Atto “grave” sì, ma non “tragedia”. La definizione che padre Lombardi usa per definire l’arresto del maggiordomo è quella di “prova”, categoria significativa nel linguaggio della fede. E la “prova” tocca anche il Papa, “testimone di una vicenda che lo tocca molto da vicino” e soffre un “dolore specifico” trattandosi di una persona “a lui vicina, conosciuta, amata e rispettata”. Papa ha “desiderio di comprensione, di far luce, per trovare la verità”.

Lombardi ha sottolineato che il desiderio del Papa di far luce non nasce con l’arresto del suo maggiordomo, e che Benedetto XVI già “a marzo ha istituito una commissione di inchiesta” sulla fuga di documenti riservati dal Vaticano, “un fatto non ordinario”, e che “ciò vuol dire che questo desiderio e consapevolezza che
occorre indagare e capire il Papa la sentiva da tempo”.

Il direttore della sala stampa vaticana ha invitato a tenere distinte le impressioni sulla personalità dell’arrestato e l’affetto che si era conquistato in questi anni, dal giudizio sul suo operato, qualora fosse confermata l’accusa di furto di documenti. “Siamo sconcertati – ha detto – perchè tutti gli vogliamo bene” e perchè nello svolgimento dei suoi compiti in questi anni si è comportato in modo conforme al ruolo.
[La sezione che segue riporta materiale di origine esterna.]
$ cat src/design/linear_actuator_homing_positioner_top_defines.svh
// Assertion macros shared by the homing positioner RTL.
`ifndef LINEAR_ACTUATOR_HOMING_POSITIONER_TOP_DEFINES_SVH
`define LINEAR_ACTUATOR_HOMING_POSITIONER_TOP_DEFINES_SVH

// Implication checked on every rising clock edge outside reset.
`define LAHP_ASSERT_IMP(lbl, ante, cons, msg) \
  lbl: assert property (@(posedge clk) disable iff (rst) (ante) |-> (cons)) \
    else $error(msg);

// Condition that must never hold outside reset.
`define LAHP_ASSERT_NEVER(lbl, cond, msg) \
  lbl: assert property (@(posedge clk) disable iff (rst) !(cond)) \
    else $error(msg);

`endif

$ cat src/design/lahp_pkg.sv
package lahp_pkg;

  localparam int POSITION_BITS_DEF = 24;

  // Percent scale and deadband reset
  localparam int unsigned PCT_FULL = 100;
  localparam logic [3:0] DEADBAND_RST = 4'd3;

  // Action selector codes
  localparam logic [2:0] ACT_MANUAL = 3'd0;
  localparam logic [2:0] ACT_AUTO   = 3'd1;
  localparam logic [2:0] ACT_HOME   = 3'd2;
  localparam logic [2:0] ACT_REREF  = 3'd3;

  // Manual request codes
  localparam logic [1:0] MREQ_IN  = 2'd1;
  localparam logic [1:0] MREQ_OUT = 2'd2;

  typedef enum logic [1:0] {
    CMD_STOP = 2'd0,
    CMD_IN   = 2'd1,
    CMD_OUT  = 2'd2
  } command_t;

  typedef enum logic [1:0] {
    HS_START       = 2'd0,
    HS_SEEK_OUTER  = 2'd1,
    HS_SEEK_INNER  = 2'd2,
    HS_RETURN      = 2'd3
  } homing_step_t;

  typedef enum logic [1:0] {
    RS_START      = 2'd0,
    RS_SEEK_OUTER = 2'd1,
    RS_RETRACE    = 2'd2
  } reref_step_t;

  // Sequencer flags exchanged between top level and command logic
  typedef struct packed {
    logic         homing_active;
    homing_step_t homing_step;
    logic         reref_active;
    reref_step_t  reref_step;
    command_t     held;
  } seq_state_t;

  // Top-level control states, one-hot
  typedef enum logic [4:0] {
    ST_IDLE  = 5'b00001,
    ST_MUL   = 5'b00010,
    ST_START = 5'b00100,
    ST_DIV   = 5'b01000,
    ST_DONE  = 5'b10000
  } ctrl_state_t;

endpackage

$ cat src/design/lahp_div.sv
// Restoring unsigned divider, one quotient bit per cycle.
module lahp_div #(
  parameter int NUM_BITS = lahp_pkg::POSITION_BITS_DEF + 6,
  parameter int DEN_BITS = lahp_pkg::POSITION_BITS_DEF
) (
  input  logic                clk,
  input  logic                rst,
  input  logic                start,
  input  logic [NUM_BITS-1:0] numer,
  input  logic [DEN_BITS-1:0] denom,
  output logic                done,
  output logic [NUM_BITS-1:0] quotient
);

  localparam int CNT_BITS = $clog2(NUM_BITS + 1);

  logic [DEN_BITS-1:0] rem;
  logic [DEN_BITS-1:0] den;
  logic [NUM_BITS-1:0] quo;
  logic [CNT_BITS-1:0] count;
  logic                busy;
  logic [DEN_BITS:0]   shifted;
  logic [DEN_BITS:0]   trial;
  logic                fits;

  // Shift next dividend bit into remainder and try subtracting
  assign shifted = {rem, quo[NUM_BITS-1]};
  assign trial   = shifted - {1'b0, den};
  assign fits    = shifted >= {1'b0, den};

  always_ff @(posedge clk) begin
    if (rst) begin
      busy <= 1'b0;
      done <= 1'b0;
    end else begin
      // done rises with the complete quotient, set on the step that shifts in the last bit
      done <= busy && !start && (count == CNT_BITS'(1));
      if (start) begin
        busy  <= 1'b1;
        count <= CNT_BITS'(NUM_BITS);
        rem   <= '0;
        den   <= denom;
        quo   <= numer;
      end else if (busy) begin
        rem   <= fits ? trial[DEN_BITS-1:0] : shifted[DEN_BITS-1:0];
        quo   <= {quo[NUM_BITS-2:0], fits};
        count <= count - CNT_BITS'(1);
        if (count == CNT_BITS'(1)) begin
          busy <= 1'b0;
        end
      end
    end
  end

  assign quotient = quo;

endmodule

$ cat src/design/lahp_cmd.sv
// Per-tick command selection: homing and re-reference sequencers, manual and
// deadband control, limit gating and position count update.
module lahp_cmd #(
  parameter int POSITION_BITS = lahp_pkg::POSITION_BITS_DEF
) (
  input  lahp_pkg::seq_state_t       seq,
  input  logic [POSITION_BITS-1:0]   position_count,
  input  logic [POSITION_BITS-1:0]   retrace_count,
  input  logic [POSITION_BITS-1:0]   travel_span,
  input  logic [2:0]                 action,
  input  logic [1:0]                 manual_request,
  input  logic [6:0]                 target_percent,
  input  logic                       outer_limit,
  input  logic                       inner_limit,
  input  logic [3:0]                 deadband,
  input  logic [6:0]                 percent,
  output lahp_pkg::seq_state_t       seq_next,
  output logic [POSITION_BITS-1:0]   position_next,
  output logic [POSITION_BITS-1:0]   retrace_next,
  output logic [POSITION_BITS-1:0]   span_next,
  output logic                       drive_out,
  output logic                       drive_in
);

  logic signed [8:0]          diff;
  logic signed [8:0]          band;
  logic [POSITION_BITS-1:0]   pos_base;

  assign diff = $signed({2'b00, target_percent}) - $signed({2'b00, percent});
  assign band = $signed({5'b00000, deadband});

  always_comb begin
    seq_next     = seq;
    pos_base     = position_count;
    retrace_next = retrace_count;
    span_next    = travel_span;

    if (seq.homing_active) begin
      // Homing: out to outer switch, in to inner switch, back out
      unique case (seq.homing_step)
        lahp_pkg::HS_START: begin
          seq_next.held        = lahp_pkg::CMD_OUT;
          seq_next.homing_step = lahp_pkg::HS_SEEK_OUTER;
        end
        lahp_pkg::HS_SEEK_OUTER: begin
          if (outer_limit) begin
            pos_base             = '0;
            seq_next.held        = lahp_pkg::CMD_IN;
            seq_next.homing_step = lahp_pkg::HS_SEEK_INNER;
          end
        end
        lahp_pkg::HS_SEEK_INNER: begin
          if (inner_limit) begin
            seq_next.held        = lahp_pkg::CMD_OUT;
            span_next            = position_count;
            seq_next.homing_step = lahp_pkg::HS_RETURN;
          end
        end
        lahp_pkg::HS_RETURN: begin
          if (outer_limit) begin
            pos_base               = '0;
            seq_next.held          = lahp_pkg::CMD_STOP;
            seq_next.homing_active = 1'b0;
            seq_next.homing_step   = lahp_pkg::HS_START;
          end
        end
      endcase
    end else if (seq.reref_active) begin
      // Re-reference: count ticks out to the switch, retrace as many inward
      unique case (seq.reref_step)
        lahp_pkg::RS_START: begin
          retrace_next        = '0;
          seq_next.held       = lahp_pkg::CMD_OUT;
          seq_next.reref_step = lahp_pkg::RS_SEEK_OUTER;
        end
        lahp_pkg::RS_SEEK_OUTER: begin
          if (!outer_limit) begin
            retrace_next = retrace_count + POSITION_BITS'(1);
          end else begin
            pos_base            = '0;
            seq_next.held       = lahp_pkg::CMD_IN;
            seq_next.reref_step = lahp_pkg::RS_RETRACE;
          end
        end
        default: begin
          if (retrace_count != '0) begin
            retrace_next = retrace_count - POSITION_BITS'(1);
          end else begin
            seq_next.held         = lahp_pkg::CMD_STOP;
            seq_next.reref_active = 1'b0;
            seq_next.reref_step   = lahp_pkg::RS_START;
          end
        end
      endcase
    end else begin
      // Normal operation selected by action
      unique case (action)
        lahp_pkg::ACT_MANUAL: begin
          unique case (manual_request)
            lahp_pkg::MREQ_IN:  seq_next.held = lahp_pkg::CMD_IN;
            lahp_pkg::MREQ_OUT: seq_next.held = lahp_pkg::CMD_OUT;
            default:            seq_next.held = lahp_pkg::CMD_STOP;
          endcase
        end
        lahp_pkg::ACT_AUTO: begin
          priority if (diff >= band) begin
            seq_next.held = lahp_pkg::CMD_IN;
          end else if (diff <= -band) begin
            seq_next.held = lahp_pkg::CMD_OUT;
          end else begin
            seq_next.held = lahp_pkg::CMD_STOP;
          end
        end
        lahp_pkg::ACT_HOME:  seq_next.homing_active = 1'b1;
        lahp_pkg::ACT_REREF: seq_next.reref_active  = 1'b1;
        default:             seq_next.held = lahp_pkg::CMD_STOP;
      endcase
    end
  end

  // Drive lines gated at the switch in their direction
  assign drive_in  = (seq_next.held == lahp_pkg::CMD_IN) && !inner_limit;
  assign drive_out = (seq_next.held == lahp_pkg::CMD_OUT) && !outer_limit;

  always_comb begin
    position_next = pos_base;
    if (drive_out) position_next = pos_base + POSITION_BITS'(1);
    if (drive_in)  position_next = pos_base - POSITION_BITS'(1);
  end

endmodule

$ cat src/design/linear_actuator_homing_positioner_top.sv
// Linear actuator homing positioner. Each stream transaction on the s_ side
// is one control tick and yields exactly one result transaction on the m_
// side. An accepted tick passes through the MUL, START, DIV and DONE states
// before s_tready rises again, skipping DIV when the travel span is zero; in
// DIV the bit-serial divider scales the position count to percent, one
// quotient bit per cycle. The result sits in an output register, so the next
// tick may be accepted while it waits; if a tick finishes while an earlier
// result still waits there, it holds in the sequencer and s_tready stays low
// until the register frees. After reset the homing sequence runs first. The
// deadband register may be written at any time through cfg_valid/cfg_data
// while no tick is in flight.
`include "linear_actuator_homing_positioner_top_defines.svh"

module linear_actuator_homing_positioner_top #(
  parameter int POSITION_BITS = lahp_pkg::POSITION_BITS_DEF
) (
  input  logic        clk,
  input  logic        rst,
  // deadband register write
  input  logic        cfg_valid,
  output logic        cfg_ready,
  input  logic [3:0]  cfg_data,
  // tick input
  input  logic        s_tvalid,
  output logic        s_tready,
  input  logic [15:0] s_tdata,  // [1:0] manual_request, [8:2] target_percent,
                                // [9] outer_limit, [10] inner_limit
  input  logic [2:0]  s_tuser,  // [2:0] action
  // result output
  output logic        m_tvalid,
  input  logic        m_tready,
  output logic [15:0] m_tdata   // [1:0] motor_command, [2] drive_out,
                                // [3] drive_in, [10:4] position_percent,
                                // [11] homing_busy, [12] rereference_busy
);

  localparam int NUM_BITS  = POSITION_BITS + 6;
  localparam int PROD_BITS = POSITION_BITS + 7;

  lahp_pkg::ctrl_state_t state;
  lahp_pkg::seq_state_t  seq;
  lahp_pkg::seq_state_t  seq_next;

  logic [3:0]               deadband;
  logic [POSITION_BITS-1:0] position_count;
  logic [POSITION_BITS-1:0] retrace_count;
  logic [POSITION_BITS-1:0] travel_span;
  logic [POSITION_BITS-1:0] position_next;
  logic [POSITION_BITS-1:0] retrace_next;
  logic [POSITION_BITS-1:0] span_next;
  logic [6:0]               percent;
  logic                     drive_out_next;
  logic                     drive_in_next;
  logic                     drive_out;
  logic                     drive_in;

  // Divider operands
  logic signed [PROD_BITS-1:0] pos_ext;
  logic signed [PROD_BITS-1:0] prod;
  logic [PROD_BITS-1:0]        prod_mag;
  logic [POSITION_BITS-1:0]    span_mag;
  logic [NUM_BITS-1:0]         num_op;
  logic [POSITION_BITS-1:0]    den_op;
  logic                        quo_neg;
  logic                        span_zero;
  logic                        div_start;
  logic                        div_done;
  logic [NUM_BITS-1:0]         quotient;

  // Scaled result
  logic [6:0] pct_next;
  logic       out_of_range;
  logic       out_free;

  // Output register
  logic       out_valid;
  logic [1:0] out_cmd;
  logic       out_dout;
  logic       out_din;
  logic [6:0] out_pct;
  logic       out_hbusy;
  logic       out_rbusy;

  assign cfg_ready = 1'b1;
  assign s_tready  = (state == lahp_pkg::ST_IDLE);
  assign out_free  = !out_valid || m_tready;

  lahp_cmd #(
    .POSITION_BITS(POSITION_BITS)
  ) u_cmd (
    .seq            (seq),
    .position_count (position_count),
    .retrace_count  (retrace_count),
    .travel_span    (travel_span),
    .action         (s_tuser),
    .manual_request (s_tdata[1:0]),
    .target_percent (s_tdata[8:2]),
    .outer_limit    (s_tdata[9]),
    .inner_limit    (s_tdata[10]),
    .deadband       (deadband),
    .percent        (percent),
    .seq_next       (seq_next),
    .position_next  (position_next),
    .retrace_next   (retrace_next),
    .span_next      (span_next),
    .drive_out      (drive_out_next),
    .drive_in       (drive_in_next)
  );

  // position * 100 as shift-add, then magnitudes for the divider
  assign pos_ext  = PROD_BITS'($signed(position_count));
  assign prod     = (pos_ext <<< 6) + (pos_ext <<< 5) + (pos_ext <<< 2);
  assign prod_mag = prod[PROD_BITS-1] ? PROD_BITS'(-prod) : prod;
  assign span_mag = travel_span[POSITION_BITS-1] ? -travel_span : travel_span;

  assign div_start = (state == lahp_pkg::ST_START) && !span_zero;

  lahp_div #(
    .NUM_BITS(NUM_BITS),
    .DEN_BITS(POSITION_BITS)
  ) u_div (
    .clk      (clk),
    .rst      (rst),
    .start    (div_start),
    .numer    (num_op),
    .denom    (den_op),
    .done     (div_done),
    .quotient (quotient)
  );

  // Saturate quotient; negative or above full scale flags re-reference
  always_comb begin
    pct_next     = '0;
    out_of_range = 1'b0;
    priority if (span_zero || quotient == '0) begin
      pct_next = '0;
    end else if (quo_neg) begin
      out_of_range = 1'b1;
    end else if (quotient > NUM_BITS'(lahp_pkg::PCT_FULL)) begin
      pct_next     = 7'(lahp_pkg::PCT_FULL);
      out_of_range = 1'b1;
    end else begin
      pct_next = quotient[6:0];
    end
  end

  // Configuration register
  always_ff @(posedge clk) begin
    if (rst) begin
      deadband <= lahp_pkg::DEADBAND_RST;
    end else if (cfg_valid && cfg_ready) begin
      deadband <= cfg_data;
    end
  end

  // Tick sequencer
  always_ff @(posedge clk) begin
    if (rst) begin
      state                   <= lahp_pkg::ST_IDLE;
      seq.homing_active       <= 1'b1;
      seq.homing_step         <= lahp_pkg::HS_START;
      seq.reref_active        <= 1'b0;
      seq.reref_step          <= lahp_pkg::RS_START;
      seq.held                <= lahp_pkg::CMD_STOP;
      position_count          <= '0;
      retrace_count           <= '0;
      travel_span             <= POSITION_BITS'(lahp_pkg::PCT_FULL);
      percent                 <= '0;
      out_valid               <= 1'b0;
    end else begin
      // load a finished tick, else drop a result once taken
      if ((state == lahp_pkg::ST_DONE) && out_free) begin
        out_valid <= 1'b1;
      end else if (m_tready) begin
        out_valid <= 1'b0;
      end
      unique case (state)
        lahp_pkg::ST_IDLE: begin
          if (s_tvalid) begin
            seq            <= seq_next;
            position_count <= position_next;
            retrace_count  <= retrace_next;
            travel_span    <= span_next;
            drive_out      <= drive_out_next;
            drive_in       <= drive_in_next;
            state          <= lahp_pkg::ST_MUL;
          end
        end
        lahp_pkg::ST_MUL: begin
          num_op    <= prod_mag[NUM_BITS-1:0];
          den_op    <= span_mag;
          quo_neg   <= position_count[POSITION_BITS-1] ^ travel_span[POSITION_BITS-1];
          span_zero <= (travel_span == '0);
          state     <= lahp_pkg::ST_START;
        end
        lahp_pkg::ST_START: begin
          state <= span_zero ? lahp_pkg::ST_DONE : lahp_pkg::ST_DIV;
        end
        lahp_pkg::ST_DIV: begin
          if (div_done) begin
            state <= lahp_pkg::ST_DONE;
          end
        end
        lahp_pkg::ST_DONE: begin
          if (out_free) begin
            percent   <= pct_next;
            out_cmd   <= seq.held;
            out_dout  <= drive_out;
            out_din   <= drive_in;
            out_pct   <= pct_next;
            out_hbusy <= seq.homing_active;
            out_rbusy <= seq.reref_active || (out_of_range && !seq.homing_active);
            if (out_of_range && !seq.homing_active) begin
              seq.reref_active <= 1'b1;
            end
            state <= lahp_pkg::ST_IDLE;
          end
        end
      endcase
    end
  end

  assign m_tvalid = out_valid;
  assign m_tdata  = {3'b000, out_rbusy, out_hbusy, out_pct, out_din, out_dout, out_cmd};

  // Checks
  `LAHP_ASSERT_NEVER(a_both_drives, m_tvalid && out_dout && out_din, "both drive lines set")
  `LAHP_ASSERT_NEVER(a_two_sequences, seq.homing_active && seq.reref_active,
                     "homing and re-reference active together")
  `LAHP_ASSERT_IMP(a_pct_range, m_tvalid, out_pct <= 7'(lahp_pkg::PCT_FULL),
                   "position percent above full scale")
  `LAHP_ASSERT_IMP(a_div_done_state, div_done, state == lahp_pkg::ST_DIV,
                   "divider finished outside divide state")

endmodule

$ cat config.mk
export PLATFORM = sky130hd
export DESIGN_NAME = linear_actuator_homing_positioner_top
export DESIGN_NICKNAME = d
export VERILOG_FILES = /design/src/design/lahp_pkg.sv /design/src/design/lahp_div.sv /design/src/design/lahp_cmd.sv /design/src/design/linear_actuator_homing_positioner_top.sv
export VERILOG_INCLUDE_DIRS = /design/src /design/src/design
export SDC_FILE = /design/constraint.sdc
export NUM_CORES = 1
export LEC_CHECK = 0
export ABC_AREA = 1
export BUFFER_PORTS_ARGS = -buffer_cell sky130_fd_sc_hd__buf_2
export CAP_MARGIN = 20
export CORE_MARGIN = 5
export CORE_UTILIZATION = 64
export DETAILED_ROUTE_END_ITERATION = 12
export PLACE_DENSITY = 0.84
export SYNTH_ARGS = -nofsm -noshare
export SYNTH_HDL_FRONTEND = slang
export SYNTH_SLANG_ARGS = --single-unit
$ cat constraint.sdc
create_clock -name clk -period 7.3 [get_ports clk]
set_clock_uncertainty 0.1 [all_clocks]
set_input_delay 1.095 -clock clk [delete_from_list [all_inputs] [get_ports clk]]
set_output_delay 1.095 -clock clk [all_outputs]
set_load 0.05 [all_outputs]
## src/hdl/ias_pkg.sv

```systemverilog
// Shared constants, types and command codes for the integer insertion sorter.
package ias_pkg;

  localparam int MAX_ITEMS   = 64;
  localparam int VALUE_WIDTH = 32;
  localparam int COUNT_W     = $clog2(MAX_ITEMS + 1);
  localparam int QUEUE_DEPTH = 4;
  localparam int QPTR_W      = $clog2(QUEUE_DEPTH);
  localparam int QFILL_W     = $clog2(QUEUE_DEPTH + 1);

  typedef logic signed [VALUE_WIDTH-1:0] value_t;

  typedef enum logic {
    OP_INSERT = 1'b0,
    OP_CLOSE  = 1'b1
  } op_t;

  typedef struct packed {
    op_t    op;
    value_t value;
  } q_entry_t;

  typedef struct packed {
    logic     avail;
    q_entry_t entry;
  } q_head_t;

endpackage

```

## src/hdl/ias_queue.sv

```systemverilog
// Front end: takes commands, tags them as insert or close, and queues them.
module ias_queue (
  input  logic                  clk,
  input  logic                  rst,
  input  logic                  start,
  input  ias_pkg::value_t       value,
  input  logic                  last,
  output logic                  busy,
  input  logic                  pop,
  output ias_pkg::q_head_t      head
);
  import ias_pkg::*;

  q_entry_t           slots [QUEUE_DEPTH];
  logic [QPTR_W-1:0]  wr_ptr;
  logic [QPTR_W-1:0]  rd_ptr;
  logic [QFILL_W-1:0] fill;
  logic               push;
  q_entry_t           incoming;

  assign busy = (fill == QFILL_W'(QUEUE_DEPTH));
  assign push = start && !busy;

  always_comb begin
    incoming.value = value;
    incoming.op    = last ? OP_CLOSE : OP_INSERT;
    head.avail     = (fill != '0);
    head.entry     = slots[rd_ptr];
  end

  always_ff @(posedge clk) begin
    if (push) begin
      slots[wr_ptr] <= incoming;
    end
  end

  always_ff @(posedge clk) begin
    if (rst) begin
      wr_ptr <= '0;
      rd_ptr <= '0;
      fill   <= '0;
    end else begin
      if (push) begin
        wr_ptr <= (wr_ptr == QPTR_W'(QUEUE_DEPTH - 1)) ? '0 : wr_ptr + 1'b1;
      end
      if (pop) begin
        rd_ptr <= (rd_ptr == QPTR_W'(QUEUE_DEPTH - 1)) ? '0 : rd_ptr + 1'b1;
      end
      unique case ({push, pop})
        2'b10:   fill <= fill + 1'b1;
        2'b01:   fill <= fill - 1'b1;
        default: fill <= fill;
      endcase
    end
  end

  a_pop_nonempty: assert property (@(posedge clk) disable iff (rst) pop |-> fill != '0)
    else $error("queue popped while empty");
  a_fill_bound: assert property (@(posedge clk) disable iff (rst)
    fill <= QFILL_W'(QUEUE_DEPTH))
    else $error("queue fill beyond depth");

endmodule

```

## config.mk

```make
export PLATFORM = sky130hd
export DESIGN_NAME = ias_queue
export DESIGN_NICKNAME = d
export VERILOG_FILES = /design/src/hdl/ias_pkg.sv /design/src/hdl/ias_queue.sv
export SDC_FILE = /design/constraint.sdc
export NUM_CORES = 1
export LEC_CHECK = 0
export ABC_CLOCK_PERIOD_IN_PS = 4000
export BUFFER_PORTS_ARGS = -buffer_cell sky130_fd_sc_hd__buf_2
export CAP_MARGIN = 20
export CORE_MARGIN = 4
export CORE_UTILIZATION = 60
export DETAILED_ROUTE_END_ITERATION = 6
export HOLD_SLACK_MARGIN = 0.02
export PLACE_DENSITY_LB_ADDON = 0.15
export SYNTH_ARGS = -nofsm -noshare
export SYNTH_HDL_FRONTEND = slang
export SYNTH_SLANG_ARGS = --single-unit
export TNS_END_PERCENT = 10
```

## constraint.sdc

```tcl
create_clock -name clk -period 4 [get_ports clk]
set_clock_uncertainty 0.1 [all_clocks]
set_input_delay 0.4 -clock clk [delete_from_list [all_inputs] [get_ports clk]]
set_output_delay 0.4 -clock clk [all_outputs]
set_load 0.02 [all_outputs]
```

[Word-level counts from Yosys, hierarchy flattened]
Memories as Yosys holds them, arrays and structs flattened. A register that Yosys moved wholly into a read port is not among the register bits.
Index checks and enable logic that the tools add are counted.
Word-level totals
  register bits: 7
  memory bits (writable): 132
  input port bits: 37
  output and inout bits: 35
  logic and storage cells: 25
  memories: 1
Memory list
  slots: words 4, bits a word 33, rd ports 1, clocked after memory_dff 1, wr ports 1, RTL line ias_queue.sv:14  | q_entry_t slots [QUEUE_DEPTH];
Operators by class
  $add $sub $neg: 4
  equal/unequal tests: 5
  muxes and demuxes: 8
  reductions and logical operators: 4
Operators by type and width (number)
  $mux 2: 4
  $eq 2x2->1 const B: 3
  $pmux 3 s2: 1
  $add 2x1->2 const B: 2
  $add 3x1->3 const B: 1
  $eq 3x3->1 const B: 1
  $mux 1: 3
  $reduce_bool 3->1: 1
  $sub 3x1->3 const B: 1
  $eq 2x1->1 const B: 1
  $reduce_bool 2->1: 1
  $logic_and 1x1->1: 1
  $logic_not 1->1: 1

[Depth between registers and ports, before layout]
  depth in word-level cells: 5
  mapped depth: 9
  depth with buffers taken out: 8

[Worst setup path before layout]
Ideal clock, no wire load.
  kind: register -> register
  from: reg fill[0]
  to: reg fill[2]
  library setup time: 0.070 ns
  arrival time: 2.019 ns
  setup slack: 1.811 ns
  cell stages (with the launch flop): 10
  clock period less this slack: 2.189 ns
  path through: dfxtp_1 > or3b_1 > buf_6 > and2_4 > inv_1 > ha_1 > fa_1 > xnor2_1 > or3_2 > a21oi_1
Between the ends
  longest elaborated chain between the ends: 5
  elaborated cells between the ends (all ways): 9
  classes of those cells: add/sub: 2; eq/ne: 3; mux: 1; reduce/logical: 3
Ends and longest elaborated chain
  start, declared: RTL line ias_queue.sv:17  | logic [QFILL_W-1:0] fill;
  start signal, assigned: RTL line ias_queue.sv:50  | 2'b10: fill <= fill + 1'b1;
  start signal, assigned: RTL line ias_queue.sv:51  | 2'b01: fill <= fill - 1'b1;
  start signal, assigned: RTL line ias_queue.sv:52  | default: fill <= fill;
  $eq 3x3->1: RTL line ias_queue.sv:21  | assign busy = (fill == QFILL_W'(QUEUE_DEPTH));
  $logic_not 1->1: RTL line ias_queue.sv:22  | assign push = start && !busy;
  $logic_and 1x1->1: RTL line ias_queue.sv:22
  $eq 2x1->1 or $eq 2x2->1 (tied branches): RTL line ias_queue.sv:49  | unique case ({push, pop})
  $pmux 3 s2 or $reduce_bool 2->1 (tied branches)
Parallel ways exist; a longest one is shown, timed or not.
A chain may end at the register's enable or synchronous reset.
Diversa è l’accusa, che va verificata; comunque si considera positivamente la volontà dell’accusato di “collaborare”,
ribadita anche oggi al suo avvocato.

“A Paolo Gabriele è stata finora formalizzata solo l’accusa per un unico reato, quello di furto aggravato, i livelli di responsabilità quindi non sono estremamente gravi”, ha aggiunto il portavoce della Santa Sede. “Nella valutazione della vicenda – ha spiegato – abbiamo al momento solo il possesso illecito di documenti da parte di una persona, non è attinente ai fatti immaginarne i motivi”. In proposito, Lombardi ha osservato che
“ci sono valutazioni diverse: c’è chi interpreta l’accaduto come frutto di lotte di potere e chi come me – ha detto – si limita ai fatti oggettivi”.

La notizia riportata da alcuni organi di stampa secondo cui in casa del maggiordomo del papa, Paolo Gabriele, sarebbero stati ritrovati dei plichi di documenti riservati  già pronti da spedire con tanto di destinari “non ha riscontro”. “Priva di riscontro” anche la notizia secondo sarebbero stati cinque i cardinali già interrogati. Il gesuita ha spiegato che la Commissione dei cardinali nominata da papa Benedetto XVI “può sentire in audizione i cardinali come responsabili degli uffici della Curia” ma non ha fornito ulteriori elementi di merito.